--- START ---

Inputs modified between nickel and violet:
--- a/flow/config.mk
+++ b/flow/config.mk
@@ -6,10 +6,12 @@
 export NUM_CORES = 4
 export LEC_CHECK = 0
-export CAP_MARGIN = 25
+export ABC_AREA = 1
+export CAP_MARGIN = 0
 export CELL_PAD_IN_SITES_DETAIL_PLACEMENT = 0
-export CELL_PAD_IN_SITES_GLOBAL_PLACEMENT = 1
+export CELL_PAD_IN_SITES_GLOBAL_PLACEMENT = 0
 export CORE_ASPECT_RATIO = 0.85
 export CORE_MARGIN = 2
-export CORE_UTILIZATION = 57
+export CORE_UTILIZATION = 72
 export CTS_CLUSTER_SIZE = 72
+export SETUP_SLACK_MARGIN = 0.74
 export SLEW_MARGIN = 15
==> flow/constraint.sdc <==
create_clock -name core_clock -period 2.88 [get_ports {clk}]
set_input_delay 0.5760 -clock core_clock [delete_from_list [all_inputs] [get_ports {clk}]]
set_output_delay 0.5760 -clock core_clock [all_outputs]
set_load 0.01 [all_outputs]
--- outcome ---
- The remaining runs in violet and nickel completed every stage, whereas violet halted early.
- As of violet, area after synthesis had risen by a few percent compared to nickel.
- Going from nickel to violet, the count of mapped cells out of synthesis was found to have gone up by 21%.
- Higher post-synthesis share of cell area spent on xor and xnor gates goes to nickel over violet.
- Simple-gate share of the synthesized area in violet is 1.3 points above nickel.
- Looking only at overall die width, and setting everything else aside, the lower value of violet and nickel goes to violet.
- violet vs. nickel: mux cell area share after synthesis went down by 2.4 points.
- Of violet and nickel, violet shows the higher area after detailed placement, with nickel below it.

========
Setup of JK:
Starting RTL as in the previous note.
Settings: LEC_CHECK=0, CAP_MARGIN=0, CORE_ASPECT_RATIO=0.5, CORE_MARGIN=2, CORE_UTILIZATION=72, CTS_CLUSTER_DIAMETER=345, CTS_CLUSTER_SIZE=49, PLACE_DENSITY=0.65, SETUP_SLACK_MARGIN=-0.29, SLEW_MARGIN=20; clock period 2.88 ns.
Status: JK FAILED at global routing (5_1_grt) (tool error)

--- END ---
--- START ---

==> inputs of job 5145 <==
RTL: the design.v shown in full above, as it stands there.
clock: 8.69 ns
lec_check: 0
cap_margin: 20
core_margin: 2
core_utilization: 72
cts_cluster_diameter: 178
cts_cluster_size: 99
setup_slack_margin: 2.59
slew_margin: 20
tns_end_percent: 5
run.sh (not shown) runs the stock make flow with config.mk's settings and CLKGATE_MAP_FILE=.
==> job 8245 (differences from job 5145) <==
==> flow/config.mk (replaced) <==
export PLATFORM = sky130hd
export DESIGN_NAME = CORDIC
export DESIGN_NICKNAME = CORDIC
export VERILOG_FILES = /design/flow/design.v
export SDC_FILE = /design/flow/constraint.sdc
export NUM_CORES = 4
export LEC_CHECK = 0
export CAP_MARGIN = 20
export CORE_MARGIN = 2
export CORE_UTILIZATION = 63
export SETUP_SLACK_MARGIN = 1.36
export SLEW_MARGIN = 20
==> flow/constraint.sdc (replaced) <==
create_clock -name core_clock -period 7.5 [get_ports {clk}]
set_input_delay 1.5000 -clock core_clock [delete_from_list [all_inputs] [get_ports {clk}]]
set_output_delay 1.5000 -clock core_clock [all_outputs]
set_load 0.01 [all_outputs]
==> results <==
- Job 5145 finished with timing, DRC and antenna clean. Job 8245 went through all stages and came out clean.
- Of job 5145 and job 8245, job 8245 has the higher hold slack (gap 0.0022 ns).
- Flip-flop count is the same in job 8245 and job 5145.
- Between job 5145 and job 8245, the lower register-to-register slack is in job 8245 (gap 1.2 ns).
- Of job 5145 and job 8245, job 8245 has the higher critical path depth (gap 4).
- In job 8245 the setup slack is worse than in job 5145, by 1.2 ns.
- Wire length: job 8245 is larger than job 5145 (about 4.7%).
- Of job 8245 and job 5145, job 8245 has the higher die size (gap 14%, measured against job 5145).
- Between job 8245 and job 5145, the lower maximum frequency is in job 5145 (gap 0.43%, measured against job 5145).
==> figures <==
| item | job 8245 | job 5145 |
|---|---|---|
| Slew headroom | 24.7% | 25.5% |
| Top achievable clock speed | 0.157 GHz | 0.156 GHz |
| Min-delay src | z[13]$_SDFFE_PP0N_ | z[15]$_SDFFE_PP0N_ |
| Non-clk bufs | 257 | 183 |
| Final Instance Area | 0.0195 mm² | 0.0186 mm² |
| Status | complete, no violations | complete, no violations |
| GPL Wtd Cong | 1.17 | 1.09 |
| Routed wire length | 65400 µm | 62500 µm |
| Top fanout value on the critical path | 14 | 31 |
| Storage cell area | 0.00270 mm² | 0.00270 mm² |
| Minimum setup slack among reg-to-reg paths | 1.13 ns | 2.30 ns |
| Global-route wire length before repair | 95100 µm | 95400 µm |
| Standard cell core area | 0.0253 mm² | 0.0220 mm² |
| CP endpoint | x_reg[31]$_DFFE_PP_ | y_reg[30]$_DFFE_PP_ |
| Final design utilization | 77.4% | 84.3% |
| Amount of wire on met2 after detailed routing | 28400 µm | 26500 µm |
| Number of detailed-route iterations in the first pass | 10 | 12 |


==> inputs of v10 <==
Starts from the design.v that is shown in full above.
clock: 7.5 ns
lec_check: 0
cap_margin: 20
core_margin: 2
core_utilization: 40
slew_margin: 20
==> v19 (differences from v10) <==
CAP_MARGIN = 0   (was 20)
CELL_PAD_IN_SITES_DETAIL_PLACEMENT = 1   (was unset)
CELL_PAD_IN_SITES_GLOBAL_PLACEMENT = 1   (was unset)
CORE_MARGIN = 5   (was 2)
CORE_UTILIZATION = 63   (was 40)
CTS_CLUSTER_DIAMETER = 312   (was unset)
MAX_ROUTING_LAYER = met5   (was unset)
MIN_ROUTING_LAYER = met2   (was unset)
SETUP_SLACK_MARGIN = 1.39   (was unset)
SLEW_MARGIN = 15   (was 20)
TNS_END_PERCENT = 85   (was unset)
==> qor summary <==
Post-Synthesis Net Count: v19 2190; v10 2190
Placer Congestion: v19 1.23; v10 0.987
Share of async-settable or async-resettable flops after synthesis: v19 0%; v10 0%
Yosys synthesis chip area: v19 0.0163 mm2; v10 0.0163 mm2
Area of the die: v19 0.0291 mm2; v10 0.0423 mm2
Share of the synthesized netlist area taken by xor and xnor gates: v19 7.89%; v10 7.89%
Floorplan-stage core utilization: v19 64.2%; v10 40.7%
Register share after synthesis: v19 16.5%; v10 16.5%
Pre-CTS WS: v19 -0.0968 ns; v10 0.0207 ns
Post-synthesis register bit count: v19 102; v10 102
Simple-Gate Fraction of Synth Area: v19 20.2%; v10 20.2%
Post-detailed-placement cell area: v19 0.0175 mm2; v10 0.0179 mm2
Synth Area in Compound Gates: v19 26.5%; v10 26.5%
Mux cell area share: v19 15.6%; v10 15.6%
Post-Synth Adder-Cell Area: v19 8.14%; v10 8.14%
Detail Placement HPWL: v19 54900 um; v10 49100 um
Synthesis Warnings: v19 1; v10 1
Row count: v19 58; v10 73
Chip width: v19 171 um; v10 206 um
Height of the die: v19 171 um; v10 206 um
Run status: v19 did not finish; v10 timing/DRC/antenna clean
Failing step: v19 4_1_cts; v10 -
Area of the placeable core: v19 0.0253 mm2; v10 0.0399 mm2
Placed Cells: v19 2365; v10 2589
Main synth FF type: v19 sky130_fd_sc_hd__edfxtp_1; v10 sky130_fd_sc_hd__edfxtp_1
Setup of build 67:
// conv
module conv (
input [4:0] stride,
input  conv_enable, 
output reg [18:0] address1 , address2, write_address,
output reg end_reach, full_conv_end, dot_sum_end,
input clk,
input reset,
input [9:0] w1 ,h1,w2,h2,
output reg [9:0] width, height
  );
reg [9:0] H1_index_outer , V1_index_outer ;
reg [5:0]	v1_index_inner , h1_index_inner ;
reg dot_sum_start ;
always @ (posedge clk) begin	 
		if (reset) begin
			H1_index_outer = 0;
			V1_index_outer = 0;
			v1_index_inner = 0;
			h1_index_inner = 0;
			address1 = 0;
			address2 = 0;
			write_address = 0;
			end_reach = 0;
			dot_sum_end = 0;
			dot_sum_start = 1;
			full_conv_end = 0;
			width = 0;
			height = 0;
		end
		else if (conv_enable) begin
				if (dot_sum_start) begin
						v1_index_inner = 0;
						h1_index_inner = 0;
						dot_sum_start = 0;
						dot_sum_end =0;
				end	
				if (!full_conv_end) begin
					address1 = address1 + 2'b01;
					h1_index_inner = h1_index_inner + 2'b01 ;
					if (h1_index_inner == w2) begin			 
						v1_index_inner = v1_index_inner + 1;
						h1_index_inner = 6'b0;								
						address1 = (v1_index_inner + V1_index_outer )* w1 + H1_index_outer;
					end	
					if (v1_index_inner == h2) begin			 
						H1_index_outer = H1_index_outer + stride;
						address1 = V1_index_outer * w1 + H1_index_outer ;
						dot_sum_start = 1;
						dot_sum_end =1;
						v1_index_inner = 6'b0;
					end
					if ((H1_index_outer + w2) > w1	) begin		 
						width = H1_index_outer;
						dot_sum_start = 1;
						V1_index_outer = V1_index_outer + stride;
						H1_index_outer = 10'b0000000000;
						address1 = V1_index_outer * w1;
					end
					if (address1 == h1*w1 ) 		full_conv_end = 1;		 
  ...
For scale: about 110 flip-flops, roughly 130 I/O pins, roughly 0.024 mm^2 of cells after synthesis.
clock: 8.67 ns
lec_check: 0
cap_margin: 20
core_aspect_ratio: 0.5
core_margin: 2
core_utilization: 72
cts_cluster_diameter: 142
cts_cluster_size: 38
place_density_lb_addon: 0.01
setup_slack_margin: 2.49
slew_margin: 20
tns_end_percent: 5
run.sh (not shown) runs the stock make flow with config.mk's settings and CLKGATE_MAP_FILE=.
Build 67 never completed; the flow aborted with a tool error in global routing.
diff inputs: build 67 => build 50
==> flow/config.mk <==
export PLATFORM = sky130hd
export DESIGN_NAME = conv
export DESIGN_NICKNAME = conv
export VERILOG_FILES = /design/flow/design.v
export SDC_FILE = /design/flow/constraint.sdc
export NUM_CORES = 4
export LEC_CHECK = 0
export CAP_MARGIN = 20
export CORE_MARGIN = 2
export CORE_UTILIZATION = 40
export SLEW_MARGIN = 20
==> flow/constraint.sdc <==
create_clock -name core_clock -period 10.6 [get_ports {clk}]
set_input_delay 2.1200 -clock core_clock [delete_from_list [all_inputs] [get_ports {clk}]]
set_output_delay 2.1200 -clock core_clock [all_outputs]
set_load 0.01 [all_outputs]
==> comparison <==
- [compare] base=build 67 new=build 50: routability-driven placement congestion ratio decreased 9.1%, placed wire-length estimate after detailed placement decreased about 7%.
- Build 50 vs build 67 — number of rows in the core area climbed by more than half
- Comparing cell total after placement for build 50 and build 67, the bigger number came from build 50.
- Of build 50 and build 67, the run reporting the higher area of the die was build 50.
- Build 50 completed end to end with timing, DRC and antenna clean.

--- END ---
--- START ---

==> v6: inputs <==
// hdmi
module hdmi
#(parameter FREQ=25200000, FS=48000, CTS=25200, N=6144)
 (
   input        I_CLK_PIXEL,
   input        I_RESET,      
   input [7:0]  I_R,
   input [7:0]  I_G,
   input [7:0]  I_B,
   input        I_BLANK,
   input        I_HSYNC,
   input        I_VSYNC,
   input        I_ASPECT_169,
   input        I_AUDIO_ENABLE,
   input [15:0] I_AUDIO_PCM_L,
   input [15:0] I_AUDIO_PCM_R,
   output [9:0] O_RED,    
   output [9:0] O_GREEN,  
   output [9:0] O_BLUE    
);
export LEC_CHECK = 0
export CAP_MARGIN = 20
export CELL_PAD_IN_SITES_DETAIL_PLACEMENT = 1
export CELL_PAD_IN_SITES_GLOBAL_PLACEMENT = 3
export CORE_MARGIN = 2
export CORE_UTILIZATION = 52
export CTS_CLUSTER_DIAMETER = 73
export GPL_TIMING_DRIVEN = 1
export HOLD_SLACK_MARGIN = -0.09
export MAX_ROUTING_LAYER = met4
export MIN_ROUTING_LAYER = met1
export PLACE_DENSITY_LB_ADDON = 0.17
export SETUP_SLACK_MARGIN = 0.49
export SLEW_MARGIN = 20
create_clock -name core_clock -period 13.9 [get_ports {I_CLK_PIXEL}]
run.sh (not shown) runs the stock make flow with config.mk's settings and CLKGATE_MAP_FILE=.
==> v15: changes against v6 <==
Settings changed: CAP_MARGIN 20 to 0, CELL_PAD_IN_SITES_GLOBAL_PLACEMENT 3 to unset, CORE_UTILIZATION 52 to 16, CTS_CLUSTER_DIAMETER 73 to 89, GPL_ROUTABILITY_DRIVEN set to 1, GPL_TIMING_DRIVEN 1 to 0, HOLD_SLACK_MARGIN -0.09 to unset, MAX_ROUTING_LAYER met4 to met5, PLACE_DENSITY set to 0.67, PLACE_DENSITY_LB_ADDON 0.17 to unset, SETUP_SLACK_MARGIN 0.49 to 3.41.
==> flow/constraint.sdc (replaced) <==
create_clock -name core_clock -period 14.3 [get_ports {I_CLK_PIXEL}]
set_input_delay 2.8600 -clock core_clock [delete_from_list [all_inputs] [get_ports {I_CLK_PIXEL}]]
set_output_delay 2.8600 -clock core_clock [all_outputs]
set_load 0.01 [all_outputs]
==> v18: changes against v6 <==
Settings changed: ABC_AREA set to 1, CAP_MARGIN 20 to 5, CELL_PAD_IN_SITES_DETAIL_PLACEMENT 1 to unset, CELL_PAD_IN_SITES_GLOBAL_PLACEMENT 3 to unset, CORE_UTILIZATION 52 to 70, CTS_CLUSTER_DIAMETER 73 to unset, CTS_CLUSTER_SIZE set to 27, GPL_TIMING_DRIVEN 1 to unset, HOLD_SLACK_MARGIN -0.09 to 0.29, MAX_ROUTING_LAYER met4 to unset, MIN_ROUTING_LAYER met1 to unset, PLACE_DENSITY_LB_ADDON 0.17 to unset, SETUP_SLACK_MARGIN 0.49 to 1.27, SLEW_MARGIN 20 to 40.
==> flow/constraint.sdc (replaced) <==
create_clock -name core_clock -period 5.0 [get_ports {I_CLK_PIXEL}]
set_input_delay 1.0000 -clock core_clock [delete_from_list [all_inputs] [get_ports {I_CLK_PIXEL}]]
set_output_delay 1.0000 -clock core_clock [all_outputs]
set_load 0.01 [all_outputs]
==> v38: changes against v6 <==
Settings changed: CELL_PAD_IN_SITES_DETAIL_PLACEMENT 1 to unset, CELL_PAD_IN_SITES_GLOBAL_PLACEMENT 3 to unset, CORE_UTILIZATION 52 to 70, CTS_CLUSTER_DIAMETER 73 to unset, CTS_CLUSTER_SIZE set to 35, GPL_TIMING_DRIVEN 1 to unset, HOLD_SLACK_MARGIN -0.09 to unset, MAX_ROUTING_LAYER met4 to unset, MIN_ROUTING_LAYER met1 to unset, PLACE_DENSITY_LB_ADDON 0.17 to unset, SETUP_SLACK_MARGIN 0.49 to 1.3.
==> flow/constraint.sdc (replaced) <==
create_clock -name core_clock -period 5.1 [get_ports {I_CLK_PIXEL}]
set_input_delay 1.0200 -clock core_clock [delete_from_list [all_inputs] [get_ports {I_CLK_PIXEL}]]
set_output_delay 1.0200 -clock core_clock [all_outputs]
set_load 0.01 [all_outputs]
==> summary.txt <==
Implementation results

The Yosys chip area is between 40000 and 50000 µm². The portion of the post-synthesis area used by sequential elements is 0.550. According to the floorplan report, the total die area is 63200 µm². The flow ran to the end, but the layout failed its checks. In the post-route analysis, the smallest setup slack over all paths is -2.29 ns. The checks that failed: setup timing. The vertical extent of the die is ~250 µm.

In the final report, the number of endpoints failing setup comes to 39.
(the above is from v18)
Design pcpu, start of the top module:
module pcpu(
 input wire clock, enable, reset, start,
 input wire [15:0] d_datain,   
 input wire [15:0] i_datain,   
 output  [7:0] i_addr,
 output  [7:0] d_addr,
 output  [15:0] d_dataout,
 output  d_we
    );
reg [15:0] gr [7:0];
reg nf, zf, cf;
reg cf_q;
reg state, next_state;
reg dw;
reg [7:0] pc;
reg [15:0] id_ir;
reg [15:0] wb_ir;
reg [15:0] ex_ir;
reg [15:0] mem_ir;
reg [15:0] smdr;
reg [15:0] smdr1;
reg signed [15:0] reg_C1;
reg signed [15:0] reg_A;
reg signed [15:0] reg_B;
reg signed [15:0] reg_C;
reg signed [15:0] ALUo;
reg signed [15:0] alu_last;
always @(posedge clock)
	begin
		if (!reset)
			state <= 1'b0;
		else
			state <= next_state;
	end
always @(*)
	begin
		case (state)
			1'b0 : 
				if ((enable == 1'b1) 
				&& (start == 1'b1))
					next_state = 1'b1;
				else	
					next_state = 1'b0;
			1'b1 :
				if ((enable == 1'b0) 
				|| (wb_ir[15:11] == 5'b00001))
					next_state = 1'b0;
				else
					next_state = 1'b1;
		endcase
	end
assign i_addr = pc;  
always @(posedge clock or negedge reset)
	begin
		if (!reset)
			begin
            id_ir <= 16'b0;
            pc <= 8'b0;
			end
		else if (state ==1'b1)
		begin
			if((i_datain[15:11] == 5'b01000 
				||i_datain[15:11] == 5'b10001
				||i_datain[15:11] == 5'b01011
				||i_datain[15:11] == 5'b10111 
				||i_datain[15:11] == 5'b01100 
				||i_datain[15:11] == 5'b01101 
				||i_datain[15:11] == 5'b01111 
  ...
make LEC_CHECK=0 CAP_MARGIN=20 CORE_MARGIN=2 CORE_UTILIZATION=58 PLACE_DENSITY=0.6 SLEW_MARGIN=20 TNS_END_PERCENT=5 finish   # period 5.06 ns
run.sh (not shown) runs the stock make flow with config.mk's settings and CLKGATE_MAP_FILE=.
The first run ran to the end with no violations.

--- END ---

- **Task prompt**: Your reply is to repeat, unchanged, the lines above running from the one with "Inputs modified between" up to and including the one with "- violet vs.".

- **Exercise result**:
Inputs modified between nickel and violet:
--- a/flow/config.mk
+++ b/flow/config.mk
@@ -6,10 +6,12 @@
 export NUM_CORES = 4
 export LEC_CHECK = 0
-export CAP_MARGIN = 25
+export ABC_AREA = 1
+export CAP_MARGIN = 0
 export CELL_PAD_IN_SITES_DETAIL_PLACEMENT = 0
-export CELL_PAD_IN_SITES_GLOBAL_PLACEMENT = 1
+export CELL_PAD_IN_SITES_GLOBAL_PLACEMENT = 0
 export CORE_ASPECT_RATIO = 0.85
 export CORE_MARGIN = 2
-export CORE_UTILIZATION = 57
+export CORE_UTILIZATION = 72
 export CTS_CLUSTER_SIZE = 72
+export SETUP_SLACK_MARGIN = 0.74
 export SLEW_MARGIN = 15
==> flow/constraint.sdc <==
create_clock -name core_clock -period 2.88 [get_ports {clk}]
set_input_delay 0.5760 -clock core_clock [delete_from_list [all_inputs] [get_ports {clk}]]
set_output_delay 0.5760 -clock core_clock [all_outputs]
set_load 0.01 [all_outputs]
--- outcome ---
- The remaining runs in violet and nickel completed every stage, whereas violet halted early.
- As of violet, area after synthesis had risen by a few percent compared to nickel.
- Going from nickel to violet, the count of mapped cells out of synthesis was found to have gone up by 21%.
- Higher post-synthesis share of cell area spent on xor and xnor gates goes to nickel over violet.
- Simple-gate share of the synthesized area in violet is 1.3 points above nickel.
- Looking only at overall die width, and setting everything else aside, the lower value of violet and nickel goes to violet.
- violet vs. nickel: mux cell area share after synthesis went down by 2.4 points.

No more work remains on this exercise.